Bailey is 18 months old and lately all he wants to do is go in our backyard and eat "rabbit poop". We stop him as soon as we can, but we're getting very frustrated because we never know now if he cries to go out to make or if he just wants to eat "poop" - does anyone have this problem? Would appreciate some help with this problem.


----------



## Kel (Feb 1, 2011)

Before we got Chloe, we often had rabbits in our backyard and we didn't even realise how much rabbit poo there was. Our fence isn't in the best shape so we used chicken wire to block any open spots when we got Chloe, so she couldn't sneak out. This also keeps the rabbits out, so no more rabbit poo in our backyard.

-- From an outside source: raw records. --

**config.mk**
```make
export PLATFORM = sky130hd
export DESIGN_NAME = relay_response_timer
export DESIGN_NICKNAME = d
export VERILOG_FILES = /design/src/rrt_pkg.sv /design/src/rrt_div.sv /design/src/rrt_ctrl.sv /design/src/rrt_dp.sv /design/src/relay_response_timer.sv
export SDC_FILE = /design/constraint.sdc
export NUM_CORES = 1
export LEC_CHECK = 0
export BUFFER_PORTS_ARGS = -buffer_cell sky130_fd_sc_hd__clkbuf_2
export CORE_MARGIN = 2
export CORE_UTILIZATION = 58
export DETAILED_ROUTE_END_ITERATION = 8
export GPL_TIMING_DRIVEN = 0
export HOLD_SLACK_MARGIN = 0.05
export PLACE_DENSITY = 0.77
export SETUP_SLACK_MARGIN = 0.3
export SLEW_MARGIN = 10
export SYNTH_ARGS = -nofsm -noshare
export SYNTH_HDL_FRONTEND = slang
export SYNTH_HIERARCHICAL = 1
export SYNTH_SLANG_ARGS = --single-unit
```
**constraint.sdc**
```tcl
create_clock -name clk -period 7.6 [get_ports clk]
set_clock_uncertainty 0.2 [all_clocks]
set_input_delay 0 -clock clk [delete_from_list [all_inputs] [get_ports clk]]
set_output_delay 0 -clock clk [all_outputs]
set_load 0.01 [all_outputs]
```
File: config.mk
export PLATFORM = sky130hd
export DESIGN_NAME = udp_ipv4_frame_filter_flat
export DESIGN_NICKNAME = d
export VERILOG_FILES = /design/src/rtl/core/udpf_pkg.sv /design/src/rtl/core/udpf_req_if.sv /design/src/rtl/core/udpf_rsp_if.sv /design/src/rtl/core/udpf_csr_if.sv /design/src/rtl/core/udpf_front.sv /design/src/rtl/core/udpf_queue.sv /design/src/rtl/core/udpf_back.sv /design/src/rtl/core/udp_ipv4_frame_filter.sv /design/src/flat_wrapper.sv
export SDC_FILE = /design/constraint.sdc
export NUM_CORES = 1
export LEC_CHECK = 0
export BUFFER_PORTS_ARGS = -buffer_cell sky130_fd_sc_hd__buf_4
export CORE_MARGIN = 3
export CORE_UTILIZATION = 45
export CTS_CLUSTER_DIAMETER = 30
export CTS_CLUSTER_SIZE = 28
export DETAILED_ROUTE_END_ITERATION = 10
export PLACE_DENSITY_LB_ADDON = 0.2
export SLEW_MARGIN = 20
export SYNTH_ARGS = -nofsm -noshare
export SYNTH_HDL_FRONTEND = slang
export SYNTH_SLANG_ARGS = --single-unit
File: constraint.sdc
create_clock -name clock -period 7.55 [get_ports clock]
set_input_delay 0 -clock clock [delete_from_list [all_inputs] [get_ports clock]]
set_output_delay 0 -clock clock [all_outputs]
set_load 0.01 [all_outputs]
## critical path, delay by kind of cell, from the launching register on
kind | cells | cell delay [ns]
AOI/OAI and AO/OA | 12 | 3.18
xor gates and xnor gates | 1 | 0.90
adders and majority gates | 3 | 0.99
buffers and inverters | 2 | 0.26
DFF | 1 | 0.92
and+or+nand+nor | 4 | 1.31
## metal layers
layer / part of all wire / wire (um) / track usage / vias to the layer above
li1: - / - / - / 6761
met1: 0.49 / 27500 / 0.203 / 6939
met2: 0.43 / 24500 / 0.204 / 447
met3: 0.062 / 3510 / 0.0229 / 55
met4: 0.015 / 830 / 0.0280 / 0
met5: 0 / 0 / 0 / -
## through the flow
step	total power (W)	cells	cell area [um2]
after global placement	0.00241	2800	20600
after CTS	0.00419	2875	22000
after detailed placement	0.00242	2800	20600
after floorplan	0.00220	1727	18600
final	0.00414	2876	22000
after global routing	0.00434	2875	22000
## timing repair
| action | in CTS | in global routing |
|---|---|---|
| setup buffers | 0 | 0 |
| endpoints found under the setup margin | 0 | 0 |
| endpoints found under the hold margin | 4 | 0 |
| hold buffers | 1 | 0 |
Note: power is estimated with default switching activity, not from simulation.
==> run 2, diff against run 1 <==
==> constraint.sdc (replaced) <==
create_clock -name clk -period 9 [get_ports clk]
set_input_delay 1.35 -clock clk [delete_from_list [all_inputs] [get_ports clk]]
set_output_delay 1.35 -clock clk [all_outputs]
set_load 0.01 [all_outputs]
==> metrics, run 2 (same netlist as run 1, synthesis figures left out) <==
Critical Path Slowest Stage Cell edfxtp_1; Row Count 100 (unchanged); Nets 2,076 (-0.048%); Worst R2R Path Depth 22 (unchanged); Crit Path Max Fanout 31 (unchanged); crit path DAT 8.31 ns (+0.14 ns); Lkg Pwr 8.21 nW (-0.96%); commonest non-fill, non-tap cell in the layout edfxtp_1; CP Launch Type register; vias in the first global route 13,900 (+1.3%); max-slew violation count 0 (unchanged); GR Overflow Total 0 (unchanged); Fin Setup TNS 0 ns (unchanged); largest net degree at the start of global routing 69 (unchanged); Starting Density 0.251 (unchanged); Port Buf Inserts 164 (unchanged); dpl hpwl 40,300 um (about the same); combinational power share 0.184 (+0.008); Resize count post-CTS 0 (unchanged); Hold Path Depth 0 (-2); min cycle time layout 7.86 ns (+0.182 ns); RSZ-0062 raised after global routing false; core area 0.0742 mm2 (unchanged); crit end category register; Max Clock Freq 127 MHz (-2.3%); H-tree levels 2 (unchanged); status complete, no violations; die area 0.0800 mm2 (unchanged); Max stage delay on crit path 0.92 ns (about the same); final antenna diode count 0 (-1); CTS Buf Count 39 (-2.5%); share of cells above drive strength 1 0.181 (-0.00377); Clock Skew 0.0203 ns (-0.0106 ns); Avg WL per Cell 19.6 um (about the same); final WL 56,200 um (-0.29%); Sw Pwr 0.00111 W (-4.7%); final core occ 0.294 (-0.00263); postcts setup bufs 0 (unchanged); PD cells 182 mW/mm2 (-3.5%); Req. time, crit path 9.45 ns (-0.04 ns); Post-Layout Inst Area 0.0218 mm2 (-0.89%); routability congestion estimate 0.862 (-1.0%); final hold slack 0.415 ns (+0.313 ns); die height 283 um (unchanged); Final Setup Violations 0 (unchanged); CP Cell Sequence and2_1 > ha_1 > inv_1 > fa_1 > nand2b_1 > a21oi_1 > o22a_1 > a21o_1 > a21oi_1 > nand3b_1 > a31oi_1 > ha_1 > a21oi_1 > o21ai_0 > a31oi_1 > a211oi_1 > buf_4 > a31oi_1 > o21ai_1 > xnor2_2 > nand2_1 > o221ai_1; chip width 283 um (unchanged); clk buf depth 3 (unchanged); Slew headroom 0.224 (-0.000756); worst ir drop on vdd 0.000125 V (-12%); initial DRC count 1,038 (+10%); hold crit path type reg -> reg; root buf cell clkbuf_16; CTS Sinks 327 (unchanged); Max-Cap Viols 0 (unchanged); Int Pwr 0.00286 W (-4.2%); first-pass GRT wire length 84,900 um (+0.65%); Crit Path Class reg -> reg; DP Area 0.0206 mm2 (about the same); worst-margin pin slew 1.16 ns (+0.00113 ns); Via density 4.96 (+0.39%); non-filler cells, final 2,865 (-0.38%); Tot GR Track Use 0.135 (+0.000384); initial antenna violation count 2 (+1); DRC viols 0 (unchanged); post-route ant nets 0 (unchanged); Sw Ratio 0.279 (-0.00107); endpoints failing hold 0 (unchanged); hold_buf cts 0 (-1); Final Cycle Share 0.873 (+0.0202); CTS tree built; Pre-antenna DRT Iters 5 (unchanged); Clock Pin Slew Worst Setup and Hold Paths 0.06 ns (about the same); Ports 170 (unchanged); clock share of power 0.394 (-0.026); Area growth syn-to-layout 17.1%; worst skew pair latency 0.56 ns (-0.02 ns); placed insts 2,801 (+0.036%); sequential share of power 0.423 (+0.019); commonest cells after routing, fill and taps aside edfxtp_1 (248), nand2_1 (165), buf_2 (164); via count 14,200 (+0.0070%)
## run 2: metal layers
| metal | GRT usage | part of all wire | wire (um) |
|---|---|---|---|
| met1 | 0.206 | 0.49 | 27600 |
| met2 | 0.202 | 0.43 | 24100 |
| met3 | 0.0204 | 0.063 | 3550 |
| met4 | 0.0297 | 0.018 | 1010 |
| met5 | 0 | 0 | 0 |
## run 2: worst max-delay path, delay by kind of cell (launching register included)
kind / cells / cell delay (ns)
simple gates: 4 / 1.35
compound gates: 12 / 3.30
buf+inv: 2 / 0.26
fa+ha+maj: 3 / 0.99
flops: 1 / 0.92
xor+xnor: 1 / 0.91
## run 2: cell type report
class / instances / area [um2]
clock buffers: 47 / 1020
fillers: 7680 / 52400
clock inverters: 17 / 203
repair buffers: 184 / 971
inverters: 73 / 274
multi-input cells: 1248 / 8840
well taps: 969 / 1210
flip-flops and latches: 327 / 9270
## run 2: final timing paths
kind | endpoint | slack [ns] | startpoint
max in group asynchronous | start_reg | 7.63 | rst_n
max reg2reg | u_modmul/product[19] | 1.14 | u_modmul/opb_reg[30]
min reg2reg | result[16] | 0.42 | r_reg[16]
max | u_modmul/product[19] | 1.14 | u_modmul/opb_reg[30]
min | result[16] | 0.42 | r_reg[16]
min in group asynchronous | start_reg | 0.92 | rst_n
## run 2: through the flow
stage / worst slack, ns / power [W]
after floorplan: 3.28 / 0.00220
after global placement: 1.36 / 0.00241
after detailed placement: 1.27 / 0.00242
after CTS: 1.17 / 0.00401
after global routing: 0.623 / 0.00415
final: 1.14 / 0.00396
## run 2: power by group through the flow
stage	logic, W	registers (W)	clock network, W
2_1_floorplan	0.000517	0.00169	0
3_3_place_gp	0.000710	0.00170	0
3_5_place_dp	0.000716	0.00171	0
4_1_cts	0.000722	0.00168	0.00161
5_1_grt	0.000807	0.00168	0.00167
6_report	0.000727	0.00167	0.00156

Of course, Chloe is always able to find it on her walks. It is so small and she is so quick that it is impossible to stop her. It must taste delicious, yuck!


----------



## Cockapoodledoo (Feb 8, 2011)

Problem? My dogs adore 'Bunny Berries' as we call them. They are completely harmless and in fact probably contain some good bacteria. All it is is digested grass. 

Karen x


----------



## wellerfeller (Jul 12, 2011)

Hi Marlene, I know that to us eating any kind of poo is disgusting but to dogs its quite a natural thing to do I'm afraid (not their own or other dog poo though)
Dogs seem to love any kind of poo produced by non meat eating animals and it won't harm Bailey in any way, rabbit poo will only be grass after all.

So I would stop worrying about it as it is impossible to watch him every second to make sure he doesn't do it.
My dog eats, rabbit, sheep, duck and goose poo and rolls in fox poo.............LOVELY!!!!


----------



## wellerfeller (Jul 12, 2011)

Cockapoodledoo said:


> Problem? My dogs adore 'Bunny Berries' as we call them. They are completely harmless and in fact probably contain some good bacteria. All it is is digested grass.
> 
> Karen x


Snap Karen, we posted at same time!!!! Weller is stood ready and waiting to hoover up when I clean the rabbits out, he loves it!!


----------



## ali-s.j. (Jun 6, 2011)

I have posted on another thread "Irresistible treats" suggesting Rabbit Poo :laugh:


----------



## Marlene (Aug 25, 2010)

Thanks everyone for your feedback - even though it does sound "disgusting" - you've all made me feel much better about Bailey's obsession with eating the "bunny berries".


----------